If model $M_1$ has higher accuracy than model $M_2$, the kappa of $M_1$ will always be higher than the kappa of $M_2$?
I want to proof or refute (an example for the same case where increasing accuracy provokes a decrease in kappa is enough) it.
As requested I will reference concepts:
Accuracy: https://en.wikipedia.org/wiki/Evaluation_of_binary_classifiers
Kappa: https://en.wikipedia.org/wiki/Cohen%27s_kappa
Models: https://en.wikipedia.org/wiki/Machine_learning
Both accuracy and kappa are pretty common concepts in machine learning. I just want to demonstrate or refute the above question.

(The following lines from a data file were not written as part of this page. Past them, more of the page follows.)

`src/rtl/regex_ctrl_pkg.sv`:
```
/* regex controller shared definitions */

package regex_ctrl_pkg;

    // character and memory geometry
    localparam int CHAR_W         = 8;
    localparam int MEM_W          = 64;
    localparam int MEM_ADDR_W     = 11;
    localparam int PTR_W          = 16;
    localparam int CHARS_PER_WORD = MEM_W / CHAR_W;
    localparam int WORD_OFS_W     = $clog2(CHARS_PER_WORD);

    // sliding window seen by the engines
    localparam int WIN_CHARS      = 4;
    localparam int SLOT_W         = $clog2(WIN_CHARS);
    localparam int WIN_W          = WIN_CHARS * CHAR_W;

    // supervisory FSM states
    typedef enum logic [2:0] {
        IDLE,
        FETCH_FIRST,
        FETCH_WORD,
        FETCH_BUFFERED,
        EXECUTE,
        DONE_ACCEPT,
        DONE_REJECT,
        ERROR
    } ctrl_state_t;

    // window fill command
    // LOAD_FIRST is raised while the first word is requested and committed with step
    typedef enum logic [1:0] {
        NONE,
        LOAD_FIRST,
        LOAD_WORD,
        LOAD_BUFFER
    } fill_op_t;

endpackage

```
`src/rtl/char_window.sv`:
```
/* character window and slot flags */

`timescale 1ns/1ps

module char_window
    import regex_ctrl_pkg::*;
(
    input  logic                 clk,
    input  logic                 rst,
    input  fill_op_t             fill_op,
    input  logic                 step,
    input  logic [PTR_W-1:0]     ptr,
    input  logic [PTR_W-1:0]     end_cc_pointer,
    input  logic [WIN_W-1:0]     first_slice,
    input  logic [CHAR_W-1:0]    word_char,
    input  logic [CHAR_W-1:0]    buffered_char,
    input  logic                 single_window_end,
    input  logic [WIN_CHARS-1:0] elaborating_chars,
    output logic [WIN_W-1:0]     window,
    output logic [WIN_CHARS-1:0] window_enable,
    output logic [WIN_CHARS-1:0] window_end,
    output logic                 head_busy
);

    // slot holding the oldest character of the string
    logic [WIN_CHARS-1:0] is_first;
    // slots beyond the end of the string
    logic [WIN_CHARS-1:0] past_end;
    logic [WIN_CHARS-1:0] first_end;
    logic [WIN_CHARS-1:0] first_past;
    logic [WIN_CHARS-1:0] rot_past;
    logic [SLOT_W-1:0]    slot;
    logic [SLOT_W-1:0]    end_slot;
    logic                 first_load;

    function automatic logic [WIN_CHARS-1:0] rotl(input logic [WIN_CHARS-1:0] v);
        return {v[WIN_CHARS-2:0], v[WIN_CHARS-1]};
    endfunction

    assign slot       = ptr[SLOT_W-1:0];
    assign end_slot   = end_cc_pointer[SLOT_W-1:0];
    assign first_load = step && (fill_op == LOAD_FIRST);

    // engines still busy on the head character
    assign head_busy = |(is_first & elaborating_chars);

    // end and past-end flags when the whole string fits the first window
    always_comb
    begin
        first_end  = '0;
        first_past = '0;
        if (single_window_end)
        begin
            first_end[end_slot] = 1'b1;
            for (int i = 0; i < WIN_CHARS; i++)
                first_past[i] = (i > int'(end_slot));
        end
    end

    // past-end spreads one slot per advance from the slot after the end
    assign rot_past = past_end | rotl(past_end) | rotl(window_end);

    always_ff @(posedge clk)
    begin
        if (rst)
        begin
            window_enable <= '0;
            is_first      <= '0;
            window_end    <= '0;
            past_end      <= '0;
        end
        else if (first_load)
        begin
            // the off slot rotates onto the slot being refilled
            window_enable <= {1'b0, {(WIN_CHARS-1){1'b1}}};
            is_first      <= {{(WIN_CHARS-1){1'b0}}, 1'b1};
            window_end    <= first_end;
            past_end      <= first_past;
        end
        else if (step)
        begin
            window_enable <= rotl(window_enable) & ~rot_past;
            is_first      <= rotl(is_first);
            past_end      <= rot_past;
        end
        else if (fill_op == LOAD_WORD || fill_op == LOAD_BUFFER)
        begin
            // new char replaces the stale flag in its slot
            window_end[slot] <= (ptr == end_cc_pointer);
        end
    end

    // character payload
    always_ff @(posedge clk)
    begin
        if (first_load)
            window <= first_slice;
        else if (fill_op == LOAD_WORD)
            window[slot*CHAR_W +: CHAR_W] <= word_char;
        else if (fill_op == LOAD_BUFFER)
            window[slot*CHAR_W +: CHAR_W] <= buffered_char;
    end

    // after the first load the head marker sits on the slot the next fetch refills
    a_first_onehot: assert property (@(posedge clk) disable iff (rst)
        first_load |=> $onehot(is_first) && is_first[slot])
        else $error("first-character flag not one-hot on the refill slot after load");

endmodule

```
`src/rtl/regex_ctrl_top.sv`:
```
/* regex coprocessor control unit */

`timescale 1ns/1ps

module regex_ctrl_top
    import regex_ctrl_pkg::*;
(
    input  logic                  clk,
    input  logic                  rst,
    input  logic                  valid,
    output logic                  ready,
    input  logic [PTR_W-1:0]      start_cc_pointer,
    input  logic [PTR_W-1:0]      end_cc_pointer,
    output logic                  memory_valid,
    input  logic                  memory_ready,
    output logic [MEM_ADDR_W-1:0] memory_addr,
    input  logic [MEM_W-1:0]      memory_data,
    output logic                  engine_start_valid,
    input  logic                  engine_start_ready,
    output logic [WIN_W-1:0]      window,
    output logic [WIN_CHARS-1:0]  window_enable,
    output logic [WIN_CHARS-1:0]  window_end,
    output logic                  new_char,
    output logic                  engine_flush,
    input  logic                  any_accept,
    input  logic                  any_running,
    input  logic                  all_full,
    input  logic [WIN_CHARS-1:0]  elaborating_chars,
    output logic                  done,
    output logic                  accept,
    output logic                  error
);

    // FSM commands
    fill_op_t            fill_op;
    logic                fetch_req;
    logic                step;
    // fetch unit status and data
    logic                fetch_granted;
    logic                at_word_edge;
    logic                start_misaligned;
    logic                single_window_end;
    logic [PTR_W-1:0]    ptr;
    logic [WIN_W-1:0]    first_slice;
    logic [CHAR_W-1:0]   word_char;
    logic [CHAR_W-1:0]   buffered_char;
    // head slot still being worked on
    logic                head_busy;

    run_control u_run_control (
        .clk                (clk),
        .rst                (rst),
        .valid              (valid),
        .ready              (ready),
        .at_word_edge       (at_word_edge),
        .fetch_granted      (fetch_granted),
        .start_misaligned   (start_misaligned),
        .engine_start_ready (engine_start_ready),
        .any_accept         (any_accept),
        .any_running        (any_running),
        .all_full           (all_full),
        .elaborating_chars  (elaborating_chars),
        .head_busy          (head_busy),
        .fill_op            (fill_op),
        .fetch_req          (fetch_req),
        .step               (step),
        .engine_start_valid (engine_start_valid),
        .new_char           (new_char),
        .engine_flush       (engine_flush),
        .done               (done),
        .accept             (accept),
        .error              (error)
    );

    text_fetch u_text_fetch (
        .clk               (clk),
        .rst               (rst),
        .start_cc_pointer  (start_cc_pointer),
        .end_cc_pointer    (end_cc_pointer),
        .fill_op           (fill_op),
        .fetch_req         (fetch_req),
        .step              (step),
        .memory_valid      (memory_valid),
        .memory_ready      (memory_ready),
        .memory_addr       (memory_addr),
        .memory_data       (memory_data),
        .fetch_granted     (fetch_granted),
        .at_word_edge      (at_word_edge),
        .start_misaligned  (start_misaligned),
        .ptr               (ptr),
        .first_slice       (first_slice),
        .word_char         (word_char),
        .buffered_char     (buffered_char),
        .single_window_end (single_window_end)
    );

    char_window u_char_window (
        .clk               (clk),
        .rst               (rst),
        .fill_op           (fill_op),
        .step              (step),
        .ptr               (ptr),
        .end_cc_pointer    (end_cc_pointer),
        .first_slice       (first_slice),
        .word_char         (word_char),
        .buffered_char     (buffered_char),
        .single_window_end (single_window_end),
        .elaborating_chars (elaborating_chars),
        .window            (window),
        .window_enable     (window_enable),
        .window_end        (window_end),
        .head_busy         (head_busy)
    );

endmodule

```
`src/rtl/run_control.sv`:
```
/* coprocessor run control FSM */

`timescale 1ns/1ps

module run_control
    import regex_ctrl_pkg::*;
(
    input  logic                 clk,
    input  logic                 rst,
    input  logic                 valid,
    output logic                 ready,
    input  logic                 at_word_edge,
    input  logic                 fetch_granted,
    input  logic                 start_misaligned,
    input  logic                 engine_start_ready,
    input  logic                 any_accept,
    input  logic                 any_running,
    input  logic                 all_full,
    input  logic [WIN_CHARS-1:0] elaborating_chars,
    input  logic                 head_busy,
    output fill_op_t             fill_op,
    output logic                 fetch_req,
    output logic                 step,
    output logic                 engine_start_valid,
    output logic                 new_char,
    output logic                 engine_flush,
    output logic                 done,
    output logic                 accept,
    output logic                 error
);

    ctrl_state_t state;
    ctrl_state_t state_next;
    // low for the first cycle out of reset, keeps memory and ready quiet
    logic        armed;

    always_ff @(posedge clk)
    begin
        if (rst)
        begin
            state <= IDLE;
            armed <= 1'b0;
        end
        else
        begin
            state <= state_next;
            armed <= 1'b1;
        end
    end

    always_comb
    begin
        state_next         = state;
        fill_op            = NONE;
        fetch_req          = 1'b0;
        step               = 1'b0;
        ready              = 1'b0;
        engine_start_valid = 1'b0;
        new_char           = 1'b0;
        done               = 1'b0;
        accept             = 1'b0;
        error              = 1'b0;
        // engines are flushed during reset and at the end of each run
        engine_flush       = rst;

        unique case (state)
            IDLE:
            begin
                // keep the start word requested, ready mirrors memory
                fill_op   = LOAD_FIRST;
                fetch_req = armed;
                ready     = fetch_granted;
                if (valid && armed && start_misaligned)
                    state_next = ERROR;
                else if (valid && fetch_granted)
                    state_next = FETCH_FIRST;
            end
            FETCH_FIRST:
            begin
                // word arrives now, load all four slots and kick the engines
                fill_op            = LOAD_FIRST;
                step               = 1'b1;
                engine_start_valid = 1'b1;
                state_next         = engine_start_ready ? EXECUTE : ERROR;
            end
            EXECUTE:
            begin
                if (any_accept)
                    state_next = DONE_ACCEPT;
                else if (all_full)
                    state_next = ERROR;
                else if (elaborating_chars == '0)
                    state_next = DONE_REJECT;
                else if (!head_busy)
                begin
                    // head char finished, move on to the next one
                    if (at_word_edge)
                    begin
                        fetch_req = 1'b1;
                        if (fetch_granted)
                        begin
                            step       = 1'b1;
                            new_char   = 1'b1;
                            state_next = FETCH_WORD;
                        end
                    end
                    else
                    begin
                        step       = 1'b1;
                        new_char   = 1'b1;
                        state_next = FETCH_BUFFERED;
                    end
                end
            end
            FETCH_WORD, FETCH_BUFFERED:
            begin
                fill_op = (state == FETCH_WORD) ? LOAD_WORD : LOAD_BUFFER;
                if (any_accept)
                    state_next = DONE_ACCEPT;
                else if (any_running)
                    state_next = EXECUTE;
                else
                    state_next = DONE_REJECT;
            end
            DONE_ACCEPT:
            begin
                done         = 1'b1;
                accept       = 1'b1;
                engine_flush = 1'b1;
                state_next   = IDLE;
            end
            DONE_REJECT:
            begin
                done         = 1'b1;
                engine_flush = 1'b1;
                state_next   = IDLE;
            end
            ERROR:
            begin
                // sticky until reset
                error = 1'b1;
            end
            default:
            begin
                state_next = IDLE;
            end
        endcase
    end

    // a run reports completion once, then goes back to idle
    a_done_single: assert property (@(posedge clk) disable iff (rst) done |=> !done)
        else $error("done held for two cycles");

    a_accept_done: assert property (@(posedge clk) disable iff (rst) accept |-> done)
        else $error("accept without done");

endmodule

```
`src/rtl/text_fetch.sv`:
```
/* text fetch unit */

`timescale 1ns/1ps

module text_fetch
    import regex_ctrl_pkg::*;
(
    input  logic                  clk,
    input  logic                  rst,
    input  logic [PTR_W-1:0]      start_cc_pointer,
    input  logic [PTR_W-1:0]      end_cc_pointer,
    input  fill_op_t              fill_op,
    input  logic                  fetch_req,
    input  logic                  step,
    output logic                  memory_valid,
    input  logic                  memory_ready,
    output logic [MEM_ADDR_W-1:0] memory_addr,
    input  logic [MEM_W-1:0]      memory_data,
    output logic                  fetch_granted,
    output logic                  at_word_edge,
    output logic                  start_misaligned,
    output logic [PTR_W-1:0]      ptr,
    output logic [WIN_W-1:0]      first_slice,
    output logic [CHAR_W-1:0]     word_char,
    output logic [CHAR_W-1:0]     buffered_char,
    output logic                  single_window_end
);

    // holds the last fetched memory word
    logic [MEM_W-1:0]                 word_buf;
    // which window-sized slice of the word holds the start
    logic [WORD_OFS_W-SLOT_W-1:0]     slice_idx;

    assign memory_valid  = fetch_req;
    assign fetch_granted = memory_valid && memory_ready;

    // first request addresses the start word and later ones follow ptr
    assign memory_addr = (fill_op == LOAD_FIRST) ? start_cc_pointer[WORD_OFS_W +: MEM_ADDR_W]
                                                 : ptr[WORD_OFS_W +: MEM_ADDR_W];

    // window must start on a slot-0 boundary
    assign start_misaligned = (start_cc_pointer[SLOT_W-1:0] != '0);

    // next character is the first of a new word
    assign at_word_edge = (ptr[WORD_OFS_W-1:0] == '0);

    // ptr still holds the start while the first word arrives
    assign slice_idx   = ptr[WORD_OFS_W-1:SLOT_W];
    assign first_slice = memory_data[slice_idx*WIN_W +: WIN_W];

    // string ends inside the first window
    assign single_window_end = (ptr[PTR_W-1:SLOT_W] == end_cc_pointer[PTR_W-1:SLOT_W]);

    // character picks straight from memory or from the buffer
    assign word_char     = memory_data[ptr[WORD_OFS_W-1:0]*CHAR_W +: CHAR_W];
    assign buffered_char = word_buf[ptr[WORD_OFS_W-1:0]*CHAR_W +: CHAR_W];

    always_ff @(posedge clk)
    begin
        if (rst)
        begin
            ptr <= '0;
        end
        else
        begin
            unique case (fill_op)
                LOAD_FIRST:
                begin
                    // commit skips past the four preloaded chars
                    if (step)
                        ptr <= ptr + PTR_W'(WIN_CHARS);
                    else if (fetch_granted)
                        ptr <= start_cc_pointer;
                end
                LOAD_WORD, LOAD_BUFFER:
                begin
                    ptr <= ptr + 1'b1;
                end
                default:
                begin
                    ptr <= ptr;
                end
            endcase
        end
    end

    // word buffer refreshed whenever a word lands
    always_ff @(posedge clk)
    begin
        if ((fill_op == LOAD_FIRST && step) || fill_op == LOAD_WORD)
            word_buf <= memory_data;
    end

    // a pending request keeps its address until memory takes it
    a_addr_stable: assert property (@(posedge clk) disable iff (rst)
        memory_valid && !memory_ready |=> !memory_valid || $stable(memory_addr))
        else $error("memory_addr changed while waiting on memory_ready");

endmodule

```
`config.mk`:
```
export PLATFORM = sky130hd
export DESIGN_NAME = regex_ctrl_top
export DESIGN_NICKNAME = d
export VERILOG_FILES = /design/src/rtl/regex_ctrl_pkg.sv /design/src/rtl/char_window.sv /design/src/rtl/regex_ctrl_top.sv /design/src/rtl/run_control.sv /design/src/rtl/text_fetch.sv
export SDC_FILE = /design/constraint.sdc
export NUM_CORES = 1
export LEC_CHECK = 0
export BUFFER_PORTS_ARGS = -buffer_cell sky130_fd_sc_hd__buf_2
export CAP_MARGIN = 20
export CORE_MARGIN = 4
export CORE_UTILIZATION = 49
export CTS_CLUSTER_SIZE = 24
export DETAILED_ROUTE_END_ITERATION = 16
export GPL_TIMING_DRIVEN = 0
export PLACE_DENSITY = 0.84
export SLEW_MARGIN = 20
export SYNTH_ARGS = -nofsm -noshare
export SYNTH_HDL_FRONTEND = slang
export SYNTH_SLANG_ARGS = --single-unit
```
`constraint.sdc`:
```
create_clock -name clk -period 6.23 [get_ports clk]
set_clock_uncertainty 0.05 [all_clocks]
set_input_delay 1.246 -clock clk [delete_from_list [all_inputs] [get_ports clk]]
set_output_delay 1.246 -clock clk [all_outputs]
set_load 0.02 [all_outputs]
```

A new answer since, as @vbn pointed out, I mislabeled my computations. (I could have edited my former answer if I hadn't deleted it too quickly).
The answer is No, you can even have smaller kappa despite having bigger accuracy :
Consider a population of 100 animals, 60 dogs and 40 cats. Say $M_1$ makes 25 correct dog predictions and 35 correct cat predictions. Write $p_o$ for the relative observed agreement among raters, and $p_e$ for the hypothetical probability of chance agreement. One gets $$ p_o(M_1) = \frac{25 + 35}{100} = 0.6 $$ $$ p_e(M_1) = \frac{(25+35)(25+5) + (35+35)(5+35)}{100^2} = 0.46 $$ Hence, $\kappa(M_1) = \frac{p_o(M_1) - p_e(M_1)}{1 - p_e(M_1)} \simeq 0.26$.
Now, $M_2$ makes 45 correct dog predictions and 16 correct cat predictions. The accuracy of M2 is slightly better, but the kappa drops : $$p_0(M_2) = \frac{45 + 16}{100} = 0.61$$ $$p_e(M_2) = \frac{(45+15)(45+24) + (15+16)(24+16)}{100^2} = 0.538$$ Hence, $\kappa(M_2) \simeq 0.16$.